No puedo mostrar sus rostros en fotos ni decir sus nombres. Es la segunda vez que converso con M. Tiene 17 años, pero vive desde los 11 en la aldea San Juan de Yarinacocha, Pucallpa. Fascinado, me enseña su último lienzo de la docena que ha pintado en los últimos tres meses. Entre azules y celestes pastel, como el cielo selvático, ha pintado al capitán Shinyenkyo Nok, su anime favorito, un guerrero que lucha contra titanes gigantes. A los seis años trabajaba de sol a sol en la cosecha de cacao en Kiteni, Atalaya. Después de dos meses le pagaron cinco soles. Solo le alcanzó para comprar su sueño: un lápiz, y dibujar al hombrecito de bolita y palito. Hoy M ríe con los ojos y pinta como un sabio de la escuela de la vida y de la calle. En la tranquilidad de la aldea, sus ‘hermanos’ en esta ciudad de los niños lo ‘apapachan’, lo abrazan con el alma que pudieron recuperar después de ser víctimas de la trata laboral y trata por explotación sexual. 

Canto interior
En la casa de los adolescentes vive L (16 años), de Puerto Bermúdez. Ella baila sola mientras se mira al espejo. Parece hacerse preguntas, pero cuando regresa de su cuarto donde está su peluche, sale su niña interior, sonríe y se sonroja. “Yo me fui de mi casa porque mi padre me hizo algo que nunca pensé que me iba a hacer. Abusó de mí. No le conté a mi mamá porque pensé no me iba a creer. En la calle, una señora me conoció y me dijo que le podía ayudar a lavar platos; me pagaría y me haría estudiar. Yo me alegré porque pensé que por fin iba a tener todo lo que nunca tuve. Un día la señora me metió la mano. Fui a la comisaría y le dije a un policía, pero la señora fue a recogerme. No me creyeron. Yo solo quería estar en mi casa, pero no podía regresar. En ese tiempo que estuve allí me obligaron a estar con hombres, a atenderlos en el bar. Yo sentía asco de mí misma; no quería vivir, quería morir. Un día la señora me pegó, me dejó sola con mi amiga en la casa, nos fuimos a la comisaría y la denunciamos. Allí la atraparon, está en la cárcel. Las ocho chicas que había en la casa eran de Iquitos, Huánuco, Pampa Yurac, Aguaytía. A muchas niñas que están en trata yo les diría que vayan a la policía, que denuncien, que yo estuve allí y que es algo horrible, porque te mienten, te dicen una realidad que no es”. 

Empezar a vivir
En la aldea ella está cumpliendo su sueño de estudiar. Aquí aprende computación y costura, fabrica vestidos para niñas y ha empezado a aprender diseño gráfico. “Estoy feliz, estoy teniendo mis certificados”. L camina por la gruta de la virgen. Me pide que le tome una foto “que sea como un selfie, con el jardín y los árboles atrás”. Y se va sin dejar de seguir bailando sola, con su música interior. 
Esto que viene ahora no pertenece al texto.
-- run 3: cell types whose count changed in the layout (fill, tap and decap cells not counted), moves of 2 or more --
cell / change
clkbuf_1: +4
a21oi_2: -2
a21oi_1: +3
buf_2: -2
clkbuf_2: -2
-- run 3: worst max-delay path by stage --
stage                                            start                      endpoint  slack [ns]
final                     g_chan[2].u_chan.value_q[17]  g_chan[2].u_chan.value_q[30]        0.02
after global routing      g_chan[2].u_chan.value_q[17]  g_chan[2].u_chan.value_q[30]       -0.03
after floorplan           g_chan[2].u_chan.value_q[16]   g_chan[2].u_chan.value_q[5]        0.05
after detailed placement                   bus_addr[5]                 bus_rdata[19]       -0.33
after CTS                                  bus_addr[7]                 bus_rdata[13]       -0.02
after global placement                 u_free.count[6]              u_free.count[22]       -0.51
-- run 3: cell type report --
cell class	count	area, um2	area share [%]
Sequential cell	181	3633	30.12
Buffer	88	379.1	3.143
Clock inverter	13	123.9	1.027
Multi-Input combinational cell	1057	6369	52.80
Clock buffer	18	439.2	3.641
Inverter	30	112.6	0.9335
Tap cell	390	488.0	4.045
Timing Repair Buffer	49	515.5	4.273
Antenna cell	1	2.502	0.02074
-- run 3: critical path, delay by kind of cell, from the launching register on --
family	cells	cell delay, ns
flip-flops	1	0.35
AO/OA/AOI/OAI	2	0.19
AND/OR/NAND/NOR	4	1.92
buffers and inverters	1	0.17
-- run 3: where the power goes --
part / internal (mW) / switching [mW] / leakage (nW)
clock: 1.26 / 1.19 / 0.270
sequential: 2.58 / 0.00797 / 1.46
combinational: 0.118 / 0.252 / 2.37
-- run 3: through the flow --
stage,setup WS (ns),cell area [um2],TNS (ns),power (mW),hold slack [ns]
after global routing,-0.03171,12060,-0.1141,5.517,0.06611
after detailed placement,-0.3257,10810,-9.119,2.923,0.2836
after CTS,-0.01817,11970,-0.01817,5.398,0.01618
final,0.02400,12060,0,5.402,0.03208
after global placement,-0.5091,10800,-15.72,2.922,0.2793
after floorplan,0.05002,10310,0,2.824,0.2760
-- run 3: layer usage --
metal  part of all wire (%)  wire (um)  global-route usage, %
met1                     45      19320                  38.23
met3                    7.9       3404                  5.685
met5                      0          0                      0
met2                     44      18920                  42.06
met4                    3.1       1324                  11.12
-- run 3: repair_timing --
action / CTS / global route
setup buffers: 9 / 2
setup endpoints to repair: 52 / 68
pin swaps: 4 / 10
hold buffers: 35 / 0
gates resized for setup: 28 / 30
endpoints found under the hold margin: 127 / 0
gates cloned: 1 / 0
===== src/rtl/rx_frame_decoder.sv =====
module rx_frame_decoder #(
  parameter int          OSR         = 8,
  parameter int          HDR_HALVES  = 12,
  parameter logic [11:0] HDR_PAT     = 12'b1110_1000_1101,
  parameter int          DEPTH       = 16,
  parameter int          MAX_BYTES   = 12,
  parameter logic [15:0] CRC_POLY    = 16'h1021,
  parameter logic [15:0] CRC_INIT    = 16'hFFFF,
  parameter logic [15:0] CRC_RESIDUE = 16'h0000
) (
  input  logic       clk,
  input  logic       rst_n,
  input  logic       rx_in,
  input  logic       rd_en,
  output logic [7:0] rd_data,
  output logic       rd_valid,
  output logic       frame_ok,
  output logic       frame_err,
  output logic       busy
);
  localparam int H   = OSR / 2;
  localparam int SW  = HDR_HALVES * H;
  localparam int AW  = $clog2(DEPTH);
  localparam int PW  = AW + 1;
  localparam int CW  = $clog2(OSR);
  localparam int BCW = $clog2(MAX_BYTES + 1);
  localparam logic [CW-1:0] T_FIRST  = CW'(H / 2);
  localparam logic [CW-1:0] T_SECOND = CW'(H + H / 2);
  localparam logic [CW-1:0] T_LAST   = CW'(OSR - 1);

  typedef enum logic [1:0] {S_HUNT, S_DATA, S_END} st_t;
  st_t state;

  logic [SW-1:0]  sh, hdr_exp;
  logic [CW-1:0]  cnt;
  logic           prev_half, first_half;
  logic [15:0]    crc, crc_next;
  logic [6:0]     acc;
  logic [2:0]     nbits;
  logic [BCW-1:0] nbytes;
  logic           ovf;
  logic [PW-1:0]  wr_ptr, rd_ptr, commit_ptr;
  logic [7:0]     mem [DEPTH];

  for (genvar i = 0; i < SW; i++) begin : g_hdr
    assign hdr_exp[i] = HDR_PAT[i / H];
  end

  wire hdr_hit   = (sh == hdr_exp);
  wire bit_val   = (first_half == sh[0]);
  wire fb        = crc[15] ^ bit_val;
  assign crc_next = {crc[14:0], 1'b0} ^ (fb ? CRC_POLY : 16'h0000);
  wire decide    = (state == S_DATA) && (cnt == T_SECOND);
  wire byte_done = decide && (nbits == 3'd7);
  wire full      = (PW'(wr_ptr - rd_ptr) == PW'(DEPTH));
  wire good      = !ovf && (nbits == 3'd0) && (nbytes >= BCW'(3)) && (crc == CRC_RESIDUE);
  wire rd_pop    = rd_en && rd_valid;

  assign rd_valid = (rd_ptr != commit_ptr);
  assign rd_data  = mem[rd_ptr[AW-1:0]];
  assign busy     = (state != S_HUNT);

  always_ff @(posedge clk) begin
    if (!rst_n) sh <= '0;
    else        sh <= {sh[SW-2:0], rx_in};
  end

  always_ff @(posedge clk) begin
    if (byte_done && !full) mem[wr_ptr[AW-1:0]] <= {acc, bit_val};
  end

  always_ff @(posedge clk) begin
    if (!rst_n) begin
      state      <= S_HUNT;
      cnt        <= '0;
      prev_half  <= 1'b0;
      first_half <= 1'b0;
      crc        <= CRC_INIT;
      acc        <= '0;
      nbits      <= '0;
      nbytes     <= '0;
      ovf        <= 1'b0;
      wr_ptr     <= '0;
      rd_ptr     <= '0;
      commit_ptr <= '0;
      frame_ok   <= 1'b0;
      frame_err  <= 1'b0;
    end else begin
      frame_ok  <= 1'b0;
      frame_err <= 1'b0;
      if (rd_pop) rd_ptr <= rd_ptr + PW'(1);
      case (state)
        S_HUNT: begin
          if (hdr_hit) begin
            state     <= S_DATA;
            cnt       <= '0;
            prev_half <= HDR_PAT[0];
            crc       <= CRC_INIT;
            nbits     <= '0;
            nbytes    <= '0;
            ovf       <= 1'b0;
          end
        end
        S_DATA: begin
          cnt <= (cnt == T_LAST) ? '0 : cnt + CW'(1);
          if (cnt == T_FIRST) begin
            first_half <= sh[0];
            if (sh[0] == prev_half) state <= S_END;
          end
          if (decide) begin
            prev_half <= sh[0];
            crc       <= crc_next;
            acc       <= {acc[5:0], bit_val};
            if (nbits == 3'd7) begin
              nbits  <= '0;
              nbytes <= nbytes + BCW'(1);
              if (full) ovf <= 1'b1;
              else      wr_ptr <= wr_ptr + PW'(1);
              if (nbytes + BCW'(1) == BCW'(MAX_BYTES)) state <= S_END;
            end else begin
              nbits <= nbits + 3'd1;
            end
          end
        end
        default: begin
          state <= S_HUNT;
          if (good) begin
            commit_ptr <= wr_ptr - PW'(2);
            wr_ptr     <= wr_ptr - PW'(2);
            frame_ok   <= 1'b1;
          end else begin
            wr_ptr    <= commit_ptr;
            frame_err <= 1'b1;
          end
        end
      endcase
    end
  end

  a_r10_exclusive: assert property (@(posedge clk) disable iff (!rst_n)
    !(frame_ok && frame_err));
  a_r10_ok_single: assert property (@(posedge clk) disable iff (!rst_n)
    frame_ok |=> !frame_ok);
  a_r10_err_single: assert property (@(posedge clk) disable iff (!rst_n)
    frame_err |=> !frame_err);
  a_r2_busy_after_header: assert property (@(posedge clk) disable iff (!rst_n)
    $rose(busy) |-> $past(hdr_hit));
  a_r5_ok_releases: assert property (@(posedge clk) disable iff (!rst_n)
    frame_ok |-> (commit_ptr != $past(commit_ptr)));
  a_r6_err_keeps_release: assert property (@(posedge clk) disable iff (!rst_n)
    frame_err |-> $stable(commit_ptr));
  a_r9_no_overflow: assert property (@(posedge clk) disable iff (!rst_n)
    PW'(wr_ptr - rd_ptr) <= PW'(DEPTH));
  a_r4_end_after_data: assert property (@(posedge clk) disable iff (!rst_n)
    (state == S_END) |-> ($past(state) == S_DATA));
endmodule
Después del almuerzo, los chicos y chicas juegan una ‘pichanguita’, mientras otro grupo que ha salido del taller de canto ensaya una canción sobre la amistad eterna. E, 17 años (quien vivía en la carretera a Von Humboldt), mira todo el partido. “Eso que yo tenía no era vivir; ahora sí empezaré a vivir de verdad”, nos dijo mientras pensaba regresar a su casa familiar. 
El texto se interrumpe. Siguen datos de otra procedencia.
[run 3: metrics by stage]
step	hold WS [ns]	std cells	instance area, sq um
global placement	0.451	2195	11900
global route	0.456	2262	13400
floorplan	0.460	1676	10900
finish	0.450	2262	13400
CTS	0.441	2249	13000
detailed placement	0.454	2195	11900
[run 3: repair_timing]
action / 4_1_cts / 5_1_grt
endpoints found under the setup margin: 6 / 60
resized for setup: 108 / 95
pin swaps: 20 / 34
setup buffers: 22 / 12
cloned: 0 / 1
File: src/rtl/dpb_vprot_monitor.sv
// Module dpb_vprot_monitor
// Per-field vertical deflection supervision. A falling edge of the
// comparator counts only while vblank is high; the seen flag restarts at
// window open, is judged at window close, and the verdict is applied at
// the next field_start. Assumes all inputs are synchronous to clk.
module dpb_vprot_monitor (
    input  logic clk,
    input  logic rst_n,
    input  logic vprot_cmp,
    input  logic vblank,
    input  logic field_start,
    output logic fault
);

    logic cmp_d;
    logic vb_d;
    logic seen;
    logic pending_fail;
    logic fall_in_win;
    logic win_open;
    logic win_close;

    assign fall_in_win = cmp_d & ~vprot_cmp & vblank;
    assign win_open    = vblank & ~vb_d;
    assign win_close   = ~vblank & vb_d;

    // Delay comparator and window flag for edge detection
    always_ff @(posedge clk) begin
        if (!rst_n) begin
            cmp_d <= 1'b0;
            vb_d  <= 1'b0;
        end else begin
            cmp_d <= vprot_cmp;
            vb_d  <= vblank;
        end
    end

    // Window-scoped record of a qualifying falling edge
    always_ff @(posedge clk) begin
        if (!rst_n)           seen <= 1'b0;
        else if (win_open)    seen <= fall_in_win;
        else if (fall_in_win) seen <= 1'b1;
    end

    // Verdict of the most recently closed window
    always_ff @(posedge clk) begin
        if (!rst_n)         pending_fail <= 1'b1;
        else if (win_close) pending_fail <= ~seen;
    end

    // Apply the verdict for a whole field at its start
    always_ff @(posedge clk) begin
        if (!rst_n)           fault <= 1'b1;
        else if (field_start) fault <= pending_fail;
    end

endmodule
Cuando uno ingresa a la Aldea San Juan de Yarinacocha, en Pucallpa, inmediatamente pasa a ser saludado con un cariño gigante y uno se convierte en ‘tío’ o ‘tía’. Se llega a tener cerca de 125 ‘sobrinos’: niños, adolescentes, madres solteras, bebés de meses de nacidos. En la ‘casa de la felicidad’, como le llaman algunos de ellos a la aldea, hay 15 niños y niñas que llegaron por trata, explotación laboral o sexual, y que pudieron salir del infierno. También hay ‘padrinos’, como Javier, médico pediatra siempre preocupado por apoyar a la aldea. Su ‘ahijado’ Víctor, de 14 años, sufre parálisis cerebral (el 20% de los niños de la aldea tiene algún diagnóstico relacionado a problemas neurológicos, psicológicos, respiratorios o algún cuadro de desnutrición).  

Una campaña para ayudar
En las casas están las mamás sustitutas, vecinas como Verita, que todos los días atiende y apoya en la alimentación de los niños. Hay también padrinazgo de medianas empresas o instituciones públicas de Pucallpa que apoyan con el mantenimiento y mejora de las ocho casas de madera de la aldea. 

Ruth López, directora de la aldea desde hace seis años, conocedora de cada uno de sus niños, ha buscado que este micromundo integre a todos. En el caso de los niños con trata, que el lugar los haga sentirse tan amados y cuidados como cualquier otra persona.  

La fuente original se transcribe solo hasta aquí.